- Decades:: 2000s; 2010s; 2020s;
- See also:: History of Minnesota; Historical outline of Minnesota; List of years in Minnesota; 2025 in the United States;

= 2025 in Minnesota =

The following is a list of events of the year 2025 in Minnesota.

== Incumbents ==

=== State government ===

- Governor: Tim Walz (D)
- Lieutenant Governor: Peggy Flanagan (DFL)

==Events==
===January===
- January 28 – 2025 Minnesota House of Representatives District 40B special election

===March===
- March 17 – State Representative Justin Eichorn is arrested for allegedly soliciting a minor for sex.
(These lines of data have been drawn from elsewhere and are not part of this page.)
[src/rtl/svw_pkg.sv]
// Functional notes
// - Watchdog disarmed after power-up, power-on reset, watchdog timeout and manual reset.
// - Only a falling strobe edge after power-on reset arms the watchdog.
// - While armed any strobe edge restarts timeout; expiry drives reset active.
// - No watchdog reset when edges come closer than the option's minimum period.
// - Always reset when no edge arrives within the option's maximum period.
// - Four selectable timeouts: 6.3 ms, 102 ms, 1.6 s, 25.6 s.
// - Default timeout selection is the 1.6 s option.
// - Strobe pull-up enabled while disarmed.
// - Arming drops the pull-up until power-on, reset event or timeout.
// - Any reset assertion holds reset active for the full hold period.
// - Reset hold period defaults to 200 ms, other options selectable.
// - Manual reset low for the assertion delay forces reset and disarms.
// - At power-up reset holds, hold timer starts once supply is good.
package svw_pkg;
  localparam int unsigned CLK_PERIOD_PS = 10000;
  localparam int unsigned PS_PER_US = 1000000;
  // Timeout windows in microseconds: minimum and maximum per option
  localparam longint unsigned WD_MIN_US [4] = '{4300, 71000, 1120000, 17900000};
  localparam longint unsigned WD_MAX_US [4] = '{9300, 153000, 2400000, 38400000};
  // Design aims between min and max: nominal period
  localparam longint unsigned WD_NOM_US [4] = '{6300, 102000, 1600000, 25600000};
  localparam longint unsigned HOLD_NOM_US [4] = '{1400, 30000, 200000, 1600000};
  localparam logic [1:0] WD_SEL_DEFAULT = 2'h2;
  localparam logic [1:0] HOLD_SEL_DEFAULT = 2'h2;
  localparam longint unsigned MRD_US = 1;
  localparam int unsigned CNT_W = 32;
  function automatic logic [CNT_W-1:0] us_to_cycles(input longint unsigned us);
    longint unsigned c;
    c = (us * PS_PER_US) / CLK_PERIOD_PS;
    if (c < 1) c = 1;
    return c[CNT_W-1:0];
  endfunction
  typedef enum logic [1:0] {SVW_POWERUP, SVW_HOLD, SVW_RUN} svw_state_t;
endpackage

[src/rtl/svw_sync.sv]
`timescale 1ns/100ps
`default_nettype none
// Two-stage synchroniser with edge report from the second and third stages
module svw_sync #(
  parameter logic INIT = 1'b1
) (
  input wire logic clk_sys,
  input wire logic sys_rst,
  input wire logic async_in,
  output logic level,
  output logic edge_any,
  output logic edge_fall
);
  logic meta;
  logic stable;
  logic prev;
  always_ff @(posedge clk_sys) begin
    if (sys_rst) begin
      meta <= INIT;
      stable <= INIT;
      prev <= INIT;
    end else begin
      meta <= async_in;
      stable <= meta;
      prev <= stable;
    end
  end
  assign level = stable;
  assign edge_any = stable ^ prev;
  assign edge_fall = prev & ~stable;
endmodule
`default_nettype wire

[src/rtl/svw_top.sv]
`timescale 1ns/100ps
`default_nettype none
module svw_top #(
  parameter logic RST_ACTIVE_HIGH = 1'b0,
  parameter logic [svw_pkg::CNT_W-1:0] WD_CYC_0 = svw_pkg::us_to_cycles(svw_pkg::WD_NOM_US[0]),
  parameter logic [svw_pkg::CNT_W-1:0] WD_CYC_1 = svw_pkg::us_to_cycles(svw_pkg::WD_NOM_US[1]),
  parameter logic [svw_pkg::CNT_W-1:0] WD_CYC_2 = svw_pkg::us_to_cycles(svw_pkg::WD_NOM_US[2]),
  parameter logic [svw_pkg::CNT_W-1:0] WD_CYC_3 = svw_pkg::us_to_cycles(svw_pkg::WD_NOM_US[3]),
  parameter logic [svw_pkg::CNT_W-1:0] HOLD_CYC_0 = svw_pkg::us_to_cycles(svw_pkg::HOLD_NOM_US[0]),
  parameter logic [svw_pkg::CNT_W-1:0] HOLD_CYC_1 = svw_pkg::us_to_cycles(svw_pkg::HOLD_NOM_US[1]),
  parameter logic [svw_pkg::CNT_W-1:0] HOLD_CYC_2 = svw_pkg::us_to_cycles(svw_pkg::HOLD_NOM_US[2]),
  parameter logic [svw_pkg::CNT_W-1:0] HOLD_CYC_3 = svw_pkg::us_to_cycles(svw_pkg::HOLD_NOM_US[3]),
  parameter logic [svw_pkg::CNT_W-1:0] MRD_CYC = svw_pkg::us_to_cycles(svw_pkg::MRD_US)
) (
  input wire logic clk_sys,
  input wire logic sys_rst,
  input wire logic supply_good,
  input wire logic watchdog_strobe_in,
  input wire logic manual_reset_in_n,
  input wire logic [1:0] timeout_sel,
  input wire logic [1:0] hold_sel,
  output logic reset_out,
  output logic reset_out_comp,
  output logic strobe_pullup_en,
  output logic armed
);
  initial begin
    if (WD_CYC_0 < 2 || WD_CYC_1 < 2 || WD_CYC_2 < 2 || WD_CYC_3 < 2)
      $error("Watchdog period too short");
    if (HOLD_CYC_0 < 1 || HOLD_CYC_1 < 1 || HOLD_CYC_2 < 1 || HOLD_CYC_3 < 1 || MRD_CYC < 1)
      $error("Hold or manual delay count zero");
  end

  localparam logic [svw_pkg::CNT_W-1:0] ONE = 32'h0000_0001;

  logic sup_q1;
  logic sup_ok;
  logic strobe_lvl;
  logic strobe_edge;
  logic strobe_fall;
  logic mr_lvl;
  svw_pkg::svw_state_t state;
  svw_pkg::svw_state_t next_state;
  logic [svw_pkg::CNT_W-1:0] hold_cnt;
  logic [svw_pkg::CNT_W-1:0] wd_cnt;
  logic [svw_pkg::CNT_W-1:0] mr_cnt;
  logic por_done;
  logic rst_active;

  always_ff @(posedge clk_sys) begin
    if (sys_rst) begin
      sup_q1 <= 1'b0;
      sup_ok <= 1'b0;
    end else begin
      sup_q1 <= supply_good;
      sup_ok <= sup_q1;
    end
  end

  svw_sync #(.INIT(1'b1)) u_strobe (
    .clk_sys(clk_sys),
    .sys_rst(sys_rst),
    .async_in(watchdog_strobe_in),
    .level(strobe_lvl),
    .edge_any(strobe_edge),
    .edge_fall(strobe_fall)
  );

  svw_sync #(.INIT(1'b1)) u_mr (
    .clk_sys(clk_sys),
    .sys_rst(sys_rst),
    .async_in(manual_reset_in_n),
    .level(mr_lvl),
    .edge_any(),
    .edge_fall()
  );

  wire [svw_pkg::CNT_W-1:0] wd_limit = (timeout_sel == 2'h0) ? WD_CYC_0 :
                                        (timeout_sel == 2'h1) ? WD_CYC_1 :
                                        (timeout_sel == 2'h2) ? WD_CYC_2 : WD_CYC_3;
  wire [svw_pkg::CNT_W-1:0] hold_limit = (hold_sel == 2'h0) ? HOLD_CYC_0 :
                                          (hold_sel == 2'h1) ? HOLD_CYC_1 :
                                          (hold_sel == 2'h2) ? HOLD_CYC_2 : HOLD_CYC_3;
  wire mr_fire = (mr_cnt == MRD_CYC - ONE) && !mr_lvl;
  wire wd_fire = armed && !strobe_edge && (wd_cnt == wd_limit - ONE);
  wire hold_done = (state == svw_pkg::SVW_HOLD) && (hold_cnt == hold_limit - ONE);
  wire arm_now = (state == svw_pkg::SVW_RUN) && !armed && por_done && strobe_fall;
  wire supply_lost = !sup_ok;
  // Pull-up follows the arm state of the same edge, so it never lags a disarm
  wire next_armed = (state == svw_pkg::SVW_RUN) && !wd_fire && !mr_fire && (armed || arm_now);

  always_comb begin
    next_state = state;
    case (state)
      svw_pkg::SVW_POWERUP: if (sup_ok) next_state = svw_pkg::SVW_HOLD;
      svw_pkg::SVW_HOLD: begin
        if (supply_lost) next_state = svw_pkg::SVW_POWERUP;
        else if (hold_done) next_state = svw_pkg::SVW_RUN;
      end
      svw_pkg::SVW_RUN: begin
        if (supply_lost) next_state = svw_pkg::SVW_POWERUP;
        else if (wd_fire || mr_fire) next_state = svw_pkg::SVW_HOLD;
      end
      default: next_state = svw_pkg::SVW_POWERUP;
    endcase
  end

  always_ff @(posedge clk_sys) begin
    if (sys_rst) state <= svw_pkg::SVW_POWERUP;
    else state <= next_state;
  end

  // Hold counter restarts whenever the hold state is entered afresh
  always_ff @(posedge clk_sys) begin
    if (sys_rst || state != svw_pkg::SVW_HOLD) hold_cnt <= '0;
    else if (!hold_done) hold_cnt <= hold_cnt + ONE;
  end

  // Manual reset filter; also doubles as the glitch filter on the pin
  always_ff @(posedge clk_sys) begin
    if (sys_rst || mr_lvl || state != svw_pkg::SVW_RUN) mr_cnt <= '0;
    else if (!mr_fire) mr_cnt <= mr_cnt + ONE;
  end

  // Arming needs the first release of power-on reset; later resets leave it set
  always_ff @(posedge clk_sys) begin
    if (sys_rst || state == svw_pkg::SVW_POWERUP) por_done <= 1'b0;
    else if (state == svw_pkg::SVW_RUN) por_done <= 1'b1;
  end

  always_ff @(posedge clk_sys) begin
    if (sys_rst) armed <= 1'b0;
    else armed <= next_armed;
  end

  // Nominal count lies inside min..max of every option
  always_ff @(posedge clk_sys) begin
    if (sys_rst || !armed || strobe_edge) wd_cnt <= '0;
    else if (!wd_fire) wd_cnt <= wd_cnt + ONE;
  end

  assign rst_active = (state != svw_pkg::SVW_RUN);
  always_ff @(posedge clk_sys) begin
    if (sys_rst) begin
      reset_out <= RST_ACTIVE_HIGH;
      reset_out_comp <= ~RST_ACTIVE_HIGH;
      strobe_pullup_en <= 1'b1;
    end else begin
      reset_out <= rst_active ~^ RST_ACTIVE_HIGH ? 1'b1 : 1'b0;
      reset_out_comp <= rst_active ~^ RST_ACTIVE_HIGH ? 1'b0 : 1'b1;
      strobe_pullup_en <= !next_armed;
    end
  end
endmodule
`default_nettype wire

[config.mk]
export PLATFORM = sky130hd
export DESIGN_NAME = svw_top
export DESIGN_NICKNAME = d
export VERILOG_FILES = /design/src/rtl/svw_pkg.sv /design/src/rtl/svw_sync.sv /design/src/rtl/svw_top.sv
export SDC_FILE = /design/constraint.sdc
export NUM_CORES = 1
export LEC_CHECK = 0
export BUFFER_PORTS_ARGS = -buffer_cell sky130_fd_sc_hd__buf_2
export CORE_ASPECT_RATIO = 1.5
export CORE_MARGIN = 8
export CORE_UTILIZATION = 67
export CTS_BUF_LIST = sky130_fd_sc_hd__clkbuf_16
export CTS_CLUSTER_SIZE = 28
export DETAILED_ROUTE_END_ITERATION = 6
export GPL_TIMING_DRIVEN = 0
export PLACE_DENSITY = 0.85
export SYNTH_ARGS = -nofsm -noshare
export SYNTH_HDL_FRONTEND = slang
export SYNTH_SLANG_ARGS = --single-unit
export TNS_END_PERCENT = 20
[constraint.sdc]
create_clock -name clk_sys -period 4.6 [get_ports clk_sys]
set_input_delay 0.69 -clock clk_sys [delete_from_list [all_inputs] [get_ports clk_sys]]
set_output_delay 0.69 -clock clk_sys [all_outputs]
set_load 0.02 [all_outputs]
# Word level (Yosys, flattened, before mapping)
# Index checks and enable logic that the tools add are counted.
[totals] register_bits=110 input_bits=9 output_inout_bits=4 word_cells=80
[op_classes] add_sub_neg=5 eq_ne=14 muxes=14 n_bitwise=3 n_reduce_logical=28
[ops] operator="adder 32 x 1 -> 32 bit (second input constant)" count=3
[ops] operator="2-to-1 mux 32 bit" count=3
[ops] operator="2-to-1 mux 28 bit" count=3
[ops] operator="== test 32 bit" count=2
[ops] operator="== test 32 x 7 -> 1 bit (second input constant)" count=1
[ops] operator="subtractor 32 x 1 -> 32 bit (second input constant)" count=1
[ops] operator="subtractor 28 x 1 -> 29 bit (second input constant)" count=1
[ops] operator="logical AND 1 bit" count=10
[ops] operator="2-to-1 mux 2 bit" count=5
[ops] operator="logical OR 1 bit" count=8
[ops] operator="== test 2 x 1 -> 1 bit (second input constant)" count=3
[ops] operator="== test 2 bit (second input constant)" count=3
[ops] operator="zero test 1 bit" count=6
[ops] operator="zero test 2 bit" count=3
[ops] operator="case mux 2 bit (3 select lines)" count=1
[ops] operator="!= test 2 bit (second input constant)" count=2
[ops] operator="!= test 3 x 2 -> 1 bit (second input constant)" count=1
[ops] operator="!= test 3 bit (second input constant)" count=1
[ops] operator="AND reduction 3 bit" count=1
[ops] operator="2-to-1 mux 1 bit" count=2
[ops] operator="!= test 2 x 1 -> 1 bit (second input constant)" count=1
[ops] operator="bitwise AND 1 bit" count=1
[ops] operator="inverter 1 bit" count=1
[ops] operator="XOR 1 bit" count=1

# Longest topological paths before layout
# Gate-level depths: netlist of the first run.
[depth] ltp_word=12 mapped_depth=11 mapped_depth_nobuf=8

# Cells and area by module
# Synthesis of the first run repeated with hierarchy kept, for this count alone.
[unflattened] cells_unflattened=657 hier_area_um2=5605.4
[modules_own_cells] mod="svw_top" instances=1 cells_per_inst=639 area_each_um2=5407.7 seq_area_each_um2=2102.0
[modules_own_cells] mod="svw_sync" instances=2 cells_per_inst=9 area_each_um2=98.8 seq_area_each_um2=60.1

# Worst setup path after synthesis of the first run
# OpenSTA, ideal clock, no wires.
[synth_timing] kind="input to register" from="input port hold_sel[0]" to="register hold_cnt[5] in the netlist's numbering" setup_time_ps=67 arrival_ps=2523 required_ps=4533 path_slack_ps=2009 stages=9 path_buffers=1 path_cell_list="inv_1 -> ha_1 -> xnor2_1 -> nand3_1 -> or4_4 -> or3_1 -> buf_2 -> a21bo_1 -> a21oi_2"
[synth_between] elab_chain_len=7 elab_cells_between_ends=9 cone_classes="add/sub (1); eq/ne (3); mux (3); reduce/logical (2)"
[synth_rtl] element="from (decl)" line="svw_top.sv:21" source="input wire logic [1:0] hold_sel,"
[synth_rtl] element="== test 2 bit" line="svw_top.sv:83" source="(hold_sel == 2'h2) ? HOLD_CYC_2 : HOLD_CYC_3;"
[synth_rtl] element="2-to-1 mux 28 bit" line="svw_top.sv:83"
[synth_rtl] element="2-to-1 mux 28 bit" line="svw_top.sv:82" source="(hold_sel == 2'h1) ? HOLD_CYC_1 :"
[synth_rtl] element="2-to-1 mux 28 bit *" line="svw_top.sv:81" source="wire [svw_pkg::CNT_W-1:0] hold_limit = (hold_sel == 2'h0) ? HOLD_CYC_0 :"
[synth_rtl] element="subtractor 28 x 1 -> 29 bit *" line="svw_top.sv:86" source="wire hold_done = (state == svw_pkg::SVW_HOLD) && (hold_cnt == hold_limit - ONE);"
[synth_rtl] element="== test 32 bit *" line="svw_top.sv:86"
[synth_rtl] element="logical AND 1 bit *" line="svw_top.sv:86"
[synth_rtl] element="to (signal assigned)" line="svw_top.sv:116" source="else if (!hold_done) hold_cnt <= hold_cnt + ONE;"
[synth_rtl] element="to (decl)" line="svw_top.sv:44" source="logic [svw_pkg::CNT_W-1:0] hold_cnt;"
# Every way passes the cells marked *; elsewhere a longest branch is shown, timed or not.
# A chain may end at the register's enable or synchronous reset.

# Final worst setup path of the first run
[layout_timing] from="register wd_cnt[0] in the netlist's numbering" to="register state[1]"
[layout_between] elab_chain_len=5
[layout_rtl] element="from (decl)" line="svw_top.sv:45" source="logic [svw_pkg::CNT_W-1:0] wd_cnt;"
[layout_rtl] element="from (signal assigned)" line="svw_top.sv:139" source="else if (!wd_fire) wd_cnt <= wd_cnt + ONE;"
[layout_rtl] element="== test 32 bit" line="svw_top.sv:85" source="wire wd_fire = armed && !strobe_edge && (wd_cnt == wd_limit - ONE);"
[layout_rtl] element="logical AND 1 bit" line="svw_top.sv:85"
[layout_rtl] element="logical OR 1 bit" line="svw_top.sv:102" source="else if (wd_fire || mr_fire) next_state = svw_pkg::SVW_HOLD;"
[layout_rtl] element="!= test 3 x 2 -> 1 bit (no line)"
[layout_rtl] element="AND reduction 3 bit (no line)"
[layout_rtl] element="to (signal assigned)" line="svw_top.sv:109" source="if (sys_rst) state <= svw_pkg::SVW_POWERUP;"
[layout_rtl] element="to (signal assigned)" line="svw_top.sv:110" source="else state <= next_state;"
[layout_rtl] element="to (decl)" line="svw_top.sv:42" source="svw_pkg::svw_state_t state;"
# No other way between the ends.

==> metrics.txt, run 1 <==
Met3 Wirelength=455 um; Initial Util=68.9%; CP peak stage delay=0.45 ns; Hold WC Path Type=reg -> reg; Critical Path RT=4.85 ns; XOR/XNOR share of the synthesized area=9.52%; worst-path cell chain=ha_1 > buf_2 > and4_1 > o2111ai_1 > nor4_1 > and4_1 > buf_2 > buf_4 > buf_6 > nor3_1 > o21a_1; Yosys reg bits=110; Clock Sinks=110; CTS Root Cell=clkbuf_16; Distinct cells, synth=49; Die Y=127 um; top cells by area, synth=dfxtp_1, xor2_1, nor2_1, xnor2_1, ha_1; Worst Path Arrival=3.01 ns; DRT Wirelength=12.6 mm; Met1 Routed Length=5.05 mm; Least-Margin Pin Slew=0.630 ns; Largest delay share family, worst path=simple AND/OR/NAND/NOR gates; number of H-tree levels=3; GRT overflow=0; Setup Fix Bufs, Post-CTS=0; status=completed; CTS resizes=0; area grow syn2layout=9.02%; via count=4868; Worst Path Class, Setup=reg -> reg; post-synthesis mux area share=0.544%; adder-cell share of the synthesized area=4.08%; slew margin rel.=57.8%; sequential fraction of the synthesis area=39.9%; GR Util All Layers=22.1%; commonest non-fill, non-tap cell in the layout=dfxtp_1; number of flops mapped to enable cells by yosys=0; Lkg Pwr=2.01 nW; Setup TNS Final=0 ns; Fmax achieved=0.362 GHz; Final Max Slew Viols=0; DRC violations left=0; CTS clock-pin slew for the worst setup and hold paths=0.07 ns; total power divided by cell area=297 nW/um^2; yosys warns=0; final worst-path cycle share=60.0%; Pre-Repair DR Iteration Count=7; DP HPWL=9.17 mm; commonest non-fill, non-tap cells in the layout=dfxtp_1, nor2_1, nand2_1; worst vdd ir=0.000271 V; Detailed Route Iter0 Violations=357; RSZ-0062 raised after global routing=false; vias in the first global route=4898; CTS Buffer Depth=2; # setup viols final=0; Worst Path Buf+Inv=4; initial antenna violation count=0; Worst R2R Start=wd_cnt[0]$_SDFFE_PP0N_; largest family of logic cells by synthesized area=simple AND/OR/NAND/NOR gates; Diodes inserted=0; setup clock skew after layout=0.0125 ns; crit path max fanout=10; Tmin final=2.76 ns; hold wc startpoint=u_mr.meta$_SDFF_PP1_; number of max-cap violations=0; complex-gate fraction of the synthesized area=9.86%; Vias/cell=6.18; DR WL/cell=16.0 um; routed wl met2=6.69 mm; Post-Syn Area per Cell=8.42 um^2; Slowest-stage cell, CP=dfxtp_1; Row Count=40; first-pass GRT wire length=21.5 mm; Inserted Clock Buffers=9; Layout fillers=596; Critical Path Source=wd_cnt[0]$_SDFFE_PP0N_; DRT antenna net count=0; largest net degree at the start of global routing=20; routability cong.=0.949; clk_lat worst skew=0.35 ns; nets=705; Core Box Area=8010 um^2; die footprint=11500 um^2; Syn Nets=682; max layer used=met4; Post-Synth Simple-Gate Area=32.2%; I/O Pins=13; Synth async-reset ratio=0%; critical path endpoint category=flop; # hold bufs at CTS=0; post-synth top area cell=dfxtp_1; Hold Vio Cnt, Final=0; Mapped Area=5520 um^2; share of layout cells above drive strength 1=8.64%; Core Util, Final=75.1%; CTS tree=done; Synth Flop Type=dfxtp_1; PortBufs=12; top cell type's share of synthesized area=39.9%; Die Wd=90.1 um; Cells after Synth=655; CP startpoint kind=flop
metal layers:
| layer | GRT usage (%) | vias up |
|---|---|---|
| li1 | - | 2382 |
| met1 | 22.8 | 2315 |
| met2 | 40.2 | 132 |
| met3 | 3.75 | 39 |
| met4 | 14.8 | 0 |
| met5 | 0 | - |
flip-flops by register name, indices dropped and copies added, names as in the netlist, 2 cells and up:
name      flops
hold_cnt     32
mr_cnt       32
wd_cnt       32
state         2
cells in the mapped netlist, types with 2 or more instances:
cell type	count
nand4_1	24
a21oi_1	39
inv_1	21
dfxtp_1	110
xor2_1	33
or2_2	9
nor4_1	13
a211oi_1	2
and3b_1	3
o21ai_1	16
o211ai_1	7
nor3_1	14
buf_2	10
clkbuf_1	14
nand3b_1	2
and3_1	18
and2_1	4
nor4_2	4
nand2_1	43
buf_6	2
nor2b_1	6
nand3_1	36
nor4b_1	2
and4_1	12
or4_4	2
nor2_1	75
ha_1	18
or4_1	13
nand2b_1	6
o31ai_1	8
or3_1	30
xnor2_1	27
mux2i_1	3
o21ai_0	12
nand4b_1	3
power by group:
| group | internal (mW) | switching (mW) |
|---|---|---|
| combinational | 0.0151 | 0.0220 |
| clock | 0.431 | 0.365 |
| sequential | 0.954 | 0.00119 |
| total | 1.40 | 0.388 |
worst paths after layout:
path                                 to  cells past startpoint  slack, ns
setup / recovery  state[1]$_SDFFE_PP0P_                     11       1.84
hold / removal    u_mr.level$_SDFF_PP1_                      1       0.41
setup reg to reg  state[1]$_SDFFE_PP0P_                     11       1.84
hold reg to reg   u_mr.level$_SDFF_PP1_                      1       0.41
kinds of logic (layout without fill, tap and decap cells):
| family | count (synthesis) | in the layout |
|---|---|---|
| AND/OR/NAND/NOR | 323 | 323 |
| flip-flops | 110 | 110 |
| AO/OA/AOI/OAI | 93 | 93 |
| XOR/XNOR | 60 | 60 |
| buffers and inverters | 48 | 76 |
| adder cells (fa/ha/maj) | 18 | 18 |
| multiplexers | 3 | 3 |
area by class of cell:
type	count	area, um^2	area share, %
multi-input combinational	497	3100	51.6
sequential	110	2200	36.6
clock buffer	9	225	3.74
buffer	27	133	2.20
tap	105	131	2.18
clock inverter	7	81.3	1.35
inverter	21	78.8	1.31
timing repair buffer	12	60.1	0.998
per-stage QoR:
step                      power (mW)  cells  setup WS (ns)  hold slack [ns]  instance area (um^2)
final                           1.79    788           1.84            0.412                  6020
after global routing            1.83    788           1.67            0.433                  6020
after CTS                       1.80    788           1.87            0.415                  6020
after detailed placement        1.01    772           1.53            0.397                  5710
after global placement          1.01    772           1.57            0.394                  5710
after floorplan                 1.00    655           2.01            0.389                  5520
(Power assumes the default switching activity.)
==> inputs of run 2 (changes only) <==
--- a/config.mk
+++ b/config.mk
@@ -5,15 +5,16 @@
 export SDC_FILE = /design/constraint.sdc
 export NUM_CORES = 1
 export LEC_CHECK = 0
+export ABC_AREA = 1
 export BUFFER_PORTS_ARGS = -buffer_cell sky130_fd_sc_hd__buf_2
 export CORE_ASPECT_RATIO = 1.5
 export CORE_MARGIN = 8
-export CORE_UTILIZATION = 67
+export CORE_UTILIZATION = 63
 export CTS_BUF_LIST = sky130_fd_sc_hd__clkbuf_16
 export CTS_CLUSTER_SIZE = 28
 export DETAILED_ROUTE_END_ITERATION = 6
 export GPL_TIMING_DRIVEN = 0
-export PLACE_DENSITY = 0.85
+export PLACE_DENSITY = 0.8
 export SYNTH_ARGS = -nofsm -noshare
 export SYNTH_HDL_FRONTEND = slang
 export SYNTH_SLANG_ARGS = --single-unit
==> constraint.sdc (replaced) <==
create_clock -name clk_sys -period 2.7 [get_ports clk_sys]
set_input_delay 0.405 -clock clk_sys [delete_from_list [all_inputs] [get_ports clk_sys]]
set_output_delay 0.405 -clock clk_sys [all_outputs]
set_load 0.02 [all_outputs]
==> run 2 against run 1 <==
Net effect:
- sequential cell count unchanged
- combinational power rose to 3.5 times the previous value
- area after synthesis increased by 21%
- setup slack worse by 1.5 ns
- count of clock-buffer cells in the layout did not move
- clock power increased by 62%
- maximum frequency rose by 18%
- global-route usage grew 2.4 points
- total power rose by 70%
- hold slack worse by 0.19 ns
- first-iteration DRC count is 8.7% lower
- sequential power is 71% higher
- largest power group unchanged
- highest routed layer unchanged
He resigns three days later.
- March 29 – A SOCATA TBM-700 crashes into an unoccupied house in Brooklyn Park, killing everyone on board.

===April===
- April 28 – Rochester racial slur video incident
- April 29 – Five people are shot in a vehicle in Minneapolis, four fatally. Police say the shooting is gang-related, and a member of the Native Mob is arrested.

===May===
- May 21 – The Justice Department moves to cancel a consent decree with the Minneapolis Police Department.
- May 26 – The Minnesota Frost win the 2025 PWHL Finals, beating the Ottawa Charge 2–1 in game 4.

===June===
- June 14 – State Senator John Hoffman and State Representative Melissa Hortman and their spouses are shot in their respective homes in Champlin and Brooklyn Park by a gunman impersonating a police officer. Hortman and her husband are killed.

===July===
- July 18 – State Senator Nicole Mitchell is found guilty of burglary. In April 2024, Mitchell broke into her estranged stepmother's home to retrieve belongings owned by her late father. A few days after the ruling, Mitchell announces she will resign from her office.
- July 25 – The city of Saint Paul is affected by a cyberattack.

===August===
- August 26 – One person is killed and six others are wounded in a mass shooting near Cristo Rey Jesuit High School in Minneapolis.
- August 27 – 20 people are shot at a church during a Christian school's mass in Minneapolis. Two children are killed. The shooter commits suicide at the scene.

===September===
- September 15 – Five people are wounded in a mass shooting at a homeless encampment near the I-35W & Lake Street Metro station in Minneapolis, one of whom later dies from his injuries. Later that same day, seven people are injured in a shooting at another homeless encampment in the city, including one woman who later dies of her injuries. A drug dealer from Illinois is later charged in the second shooting.
- September 16 – Democrat Xp Lee wins special election to the Minnesota House in District 34B, taking the seat of Melissa Hortman, who was killed earlier in the year.

===November===
- November 4 –
  - 2025 Minneapolis municipal election
  - 2025 Minneapolis mayoral election: Incumbent Jacob Frey wins reelection, beating State Senator Omar Fateh.
  - 2025 Saint Paul mayoral election: State Representative Kaohly Her wins the mayoral race, beating incumbent mayor Melvin Carter. She is the first woman and Hmong American to serve as mayor of Saint Paul.
- November 21 – President Trump says the government will immediately strip all Somali immigrants in Minnesota of Temporary Protected Status. A study in August previous found there were 705 Somali people covered by TPS nationwide.

===December===
- December 3 – ICE begins increased immigration enforcement operations in Minneapolis.
- December 10 – The Mayo Clinic closes a clinic in St. Peter. The clinic is one of six shut down by the Mayo Clinic in December.
- December 19 – A jury awards $65.5 million to a woman who claimed Johnson & Johnson talcum products contaminated with asbestos caused her to develop mesothelioma.
- December 29 – Federal authorities increase operations in Minneapolis following a viral video alleging to have discovered fraud at Somali-run daycare centers.
- December 30 – The Department of Health and Human Services freezes all childcare funding to the state of Minnesota.